Stored items
Background: an optimization exercise with open tools, aiming at small area and a short achievable clock period. Do not read the settings as production practice.
Only simulation tests tie the RTL to the original design; equivalence was not proved.
No activity file was given, so power comes from the tool's default toggle rates.

==> flow/design.v (excerpt) <==
module ae3240_ic (
    input  wire        clk,
    input  wire        rst,           
    input  wire [63:0] src_line,      
    input  wire        tick_us,       
    input  wire [4:0]  core_wfi,      
    input  wire [4:0]  core_entry,    
    input  wire        bus_en,
    input  wire        bus_we,
    input  wire [15:0] bus_addr,      
    input  wire [31:0] bus_wdata,
    output reg  [31:0] bus_rdata,
    output reg  [4:0]  irq,
    output reg  [4:0]  stk_fault
);
clock: 17.0 ns
lec_check: 0
cap_margin: 35
core_margin: 2
core_utilization: 40
cts_buf_list: sky130_fd_sc_hd__clkbuf_16
cts_cluster_diameter: 80
cts_cluster_size: 24
place_density: 0.6
setup_slack_margin: 5
slew_margin: 35
tns_end_percent: 0
standard.sh (not shown) runs the stock make flow with config.mk's settings and CLKGATE_MAP_FILE= SYNTH_SCRIPT=/design/flow/synth_recipe.tcl, a recipe that flattens the netlist after the stock synthesis.
==> flow/flow/run.sh <==
#!/bin/bash
set -euo pipefail
MARGIN=10
R=orfs/results/${FLOW_PLATFORM:-sky130hd}/ae3240_ic/base
YOSYS=$(command -v yosys || echo "$FLOW_HOME/../tools/install/yosys/bin/yosys")

bash standard.sh synth > synth.log 2>&1
cp "$R/1_2_yosys.v" std_synth.v

regs() { grep -oE '^\s*sky130_fd_sc_hd__(s?e?df|dl)[a-z0-9_]* +\S+' "$1" | sed -E 's/_[0-9]+ +/ /; s/^\s*//' | sort; }
if REMAP_IN=std_synth.v REMAP_OUT=remap_synth.v \
   REMAP_LIB="$FLOW_HOME/platforms/sky130hd/lib/sky130_fd_sc_hd__tt_025C_1v80.lib" \
   "$YOSYS" -c flow/remap.tcl > remap.log 2>&1 \
   && [ -s remap_synth.v ] && cmp -s <(regs std_synth.v) <(regs remap_synth.v); then
  echo "remap: registers match, using the remapped netlist" >> remap.log
  cp remap_synth.v "$R/1_2_yosys.v"
  rm -f "$R/1_synth.odb" "$R/1_synth.sdc"
else
  echo "remap: not used" >> remap.log
fi

# The delay cells dlygate and dlymetal are kept out of the layout, so that
# sizing never puts one on a path from a port. The rest of the don't-use list
# is the platform's own.
PLATFORM_DONT_USE=$(sed -n '/^export DONT_USE_CELLS/,/^#/p' "$FLOW_HOME/platforms/sky130hd/config.mk" \
  | grep -o 'sky130_fd_sc_hd__[a-z0-9_]*' | tr '\n' ' ')
DELAY_CELLS="sky130_fd_sc_hd__dlygate4sd1_1 sky130_fd_sc_hd__dlygate4sd2_1 sky130_fd_sc_hd__dlygate4sd3_1
  sky130_fd_sc_hd__dlymetal6s2s_1 sky130_fd_sc_hd__dlymetal6s4s_1 sky130_fd_sc_hd__dlymetal6s6s_1"
echo "don't use: $PLATFORM_DONT_USE $DELAY_CELLS" > dont_use.log

bash standard.sh SETUP_SLACK_MARGIN=$MARGIN \
  "DONT_USE_CELLS=$(echo $PLATFORM_DONT_USE $DELAY_CELLS)" \
  finish > layout.log 2>&1
Other scripts of this flow, unchanged in this note and not shown: flow/flow/remap.tcl
Edit:
--- a/flow/design.v
+++ b/flow/design.v
@@ -38,59 +38,41 @@
     wire        o_stk1    = (widx == 10'h004);
     wire        o_cnt     = (widx == 10'h007);
     wire [31:0] wd = rst ? 32'd0 : bus_wdata;
     reg  [63:0] pend;
     reg  [63:0] en;
     reg  [63:0] line_q;
     wire [4*NSRC-1:0]  prio_v;
     wire [3*NSRC-1:0]  tgt_v;
     wire [8*NSRC-1:0]  mod_v;
     wire [63:1]        rdy;
     wire [63:1]        base = pend[63:1] & en[63:1];
-    wire [7:0]  sdec_lo, sdec_hi;
-    wire [63:0] sdec;
-    generate for (k = 0; k < 8; k = k + 1) begin : g_sdec
-        assign sdec_lo[k] = (src_idx[2:0] == k);
-        assign sdec_hi[k] = (src_idx[5:3] == k);
-    end endgenerate
-    generate for (s = 0; s < NSRC; s = s + 1) begin : g_sdec2
-        assign sdec[s] = sdec_hi[s >> 3] & sdec_lo[s & 7];
-    end endgenerate
-    wire [16*NSRC-1:0] cfg_v;
-    reg  [15:0] src_rd;
-    integer q;
-    always @* begin
-        src_rd = 16'd0;
-        for (q = 0; q < NSRC; q = q + 1)
-            src_rd = src_rd | ({16{sdec[q]}} & cfg_v[16*q +: 16]);
-    end
     generate for (s = 0; s < NSRC; s = s + 1) begin : g_src
         reg [3:0]  prio;
         reg [2:0]  target;
         reg [7:0]  nmod;                      
-        wire we = rst | (wr & sel_src & sdec[s]);
+        wire we = rst | (wr & sel_src & (src_idx == s));
         always @(posedge clk)
             if (we) begin
                 nmod   <= ~wd[15:8];
                 target <= wd[6:4];
             end
         if (s != 0) begin : g_p
             always @(posedge clk)
                 if (we) prio <= wd[3:0];
             assign prio_v[4*s +: 4] = prio;
         end else begin : g_p0
             assign prio_v[4*s +: 4] = 4'd0;     
         end
         assign tgt_v[3*s +: 3]  = target;
         assign mod_v[8*s +: 8]  = ~nmod;
-        assign cfg_v[16*s +: 16] = {mod_v[8*s +: 8], 1'b0, tgt_v[3*s +: 3], prio_v[4*s +: 4]};
         if (s != 0) begin : g_age
             reg  [10:0] age;
             wire [11:0] t;                        
             assign t[0] = tick_us & ~(&age);
             for (k = 0; k < 11; k = k + 1) begin : g_inc
                 assign t[k+1] = t[k] & age[k];
             end
             always @(posedge clk)
                 age <= {11{pend[s]}} & (age ^ t[10:0]);
             wire [8:0] cy;
             assign cy[0] = (|age[2:0]) | (&nmod);
@@ -286,23 +268,23 @@
         rstk0 = 32'd0;
         rstk1 = 32'd0;
         for (j = 1; j < 8; j = j + 1)
             if (rge[j+1]) rstk0[4*j +: 4] = pos[j];
         for (j = 0; j < 7; j = j + 1)
             if (rge[j+9]) rstk1[4*j +: 4] = pos[j+8];
     end
     reg  [31:0] rdata_next;
     always @* begin
         rdata_next = 32'd0;
         if (sel_src)
-            rdata_next = {16'd0, src_rd};
+            rdata_next = {16'd0, mod_v[8*src_idx +: 8], 1'b0, tgt_v[3*src_idx +: 3], prio_v[4*src_idx +: 4]};
         else if (sel_pend) rdata_next = hi_word ? pend[63:32] : pend[31:0];
         else if (sel_en)   rdata_next = hi_word ? en[63:32]   : en[31:0];
         else if (sel_line) rdata_next = hi_word ? src_line[63:32] : src_line[31:0];
         else if (sel_core) begin
             if (o_thresh)    rdata_next = {28'd0, rthr};
             else if (o_lvl)  rdata_next = {15'd0, rnull, rent, 3'd0, rwfi, rdepth, rcur};
             else if (o_stk0) rdata_next = rstk0;
             else if (o_stk1) rdata_next = rstk1;
             else if (o_cnt)  rdata_next = rcnt;
         end
     end
Via count goes down by 8.7%.
Die area goes up by 0.52%.
Total power goes down by 3.2%.
Worst setup slack gets better by 110 ps.
Maximum frequency goes up by about 1.5%.
Count of clock-buffer cells in the layout goes up by 8.
Cell count goes down by 1.5%.

-- afterwards: timing with drivers on the ports --
The flow's constraints put no driver on any port. The routed layouts listed below were extracted and timed again, unchanged, in two steps. Step 1 assumes that a clkbuf_16 drives the clock port and a buf_2 every other input. Step 2 moves the port delays by t, midway between the first and last clock arrival at a register: inputs arrive t later, outputs are due t later. That takes back most of the time a late clock gives input paths. Three values: no drivers, after step 1, after step 2; two values: the first two.
run | t (ns) | slack for setup (ns) | hold slack, ns | worst register clock-pin slew, ns
the first run | 1.035 | 9.129 / 9.228 / 8.193 | 0.472 / 0.472 / 0.472 | 0.11 / 0.11
the second run | 0.983 | 9.243 / 9.093 / 8.110 | 0.479 / 0.479 / 0.479 | 0.11 / 0.11
After both steps every run listed still meets setup and hold. For the second run, which loses most, drivers alone change the setup slack by -0.150 ns; drivers and shift together by -1.133 ns.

TASK INSTRUCTIONS:
What is needed is every line from the start of the entries through the line containing "# The delay", returned word for word and nothing else.

RESULT:
Background: an optimization exercise with open tools, aiming at small area and a short achievable clock period. Do not read the settings as production practice.
Only simulation tests tie the RTL to the original design; equivalence was not proved.
No activity file was given, so power comes from the tool's default toggle rates.

==> flow/design.v (excerpt) <==
module ae3240_ic (
    input  wire        clk,
    input  wire        rst,           
    input  wire [63:0] src_line,      
    input  wire        tick_us,       
    input  wire [4:0]  core_wfi,      
    input  wire [4:0]  core_entry,    
    input  wire        bus_en,
    input  wire        bus_we,
    input  wire [15:0] bus_addr,      
    input  wire [31:0] bus_wdata,
    output reg  [31:0] bus_rdata,
    output reg  [4:0]  irq,
    output reg  [4:0]  stk_fault
);
clock: 17.0 ns
lec_check: 0
cap_margin: 35
core_margin: 2
core_utilization: 40
cts_buf_list: sky130_fd_sc_hd__clkbuf_16
cts_cluster_diameter: 80
cts_cluster_size: 24
place_density: 0.6
setup_slack_margin: 5
slew_margin: 35
tns_end_percent: 0
standard.sh (not shown) runs the stock make flow with config.mk's settings and CLKGATE_MAP_FILE= SYNTH_SCRIPT=/design/flow/synth_recipe.tcl, a recipe that flattens the netlist after the stock synthesis.
==> flow/flow/run.sh <==
#!/bin/bash
set -euo pipefail
MARGIN=10
R=orfs/results/${FLOW_PLATFORM:-sky130hd}/ae3240_ic/base
YOSYS=$(command -v yosys || echo "$FLOW_HOME/../tools/install/yosys/bin/yosys")

bash standard.sh synth > synth.log 2>&1
cp "$R/1_2_yosys.v" std_synth.v

regs() { grep -oE '^\s*sky130_fd_sc_hd__(s?e?df|dl)[a-z0-9_]* +\S+' "$1" | sed -E 's/_[0-9]+ +/ /; s/^\s*//' | sort; }
if REMAP_IN=std_synth.v REMAP_OUT=remap_synth.v \
   REMAP_LIB="$FLOW_HOME/platforms/sky130hd/lib/sky130_fd_sc_hd__tt_025C_1v80.lib" \
   "$YOSYS" -c flow/remap.tcl > remap.log 2>&1 \
   && [ -s remap_synth.v ] && cmp -s <(regs std_synth.v) <(regs remap_synth.v); then
  echo "remap: registers match, using the remapped netlist" >> remap.log
  cp remap_synth.v "$R/1_2_yosys.v"
  rm -f "$R/1_synth.odb" "$R/1_synth.sdc"
else
  echo "remap: not used" >> remap.log
fi

# The delay cells dlygate and dlymetal are kept out of the layout, so that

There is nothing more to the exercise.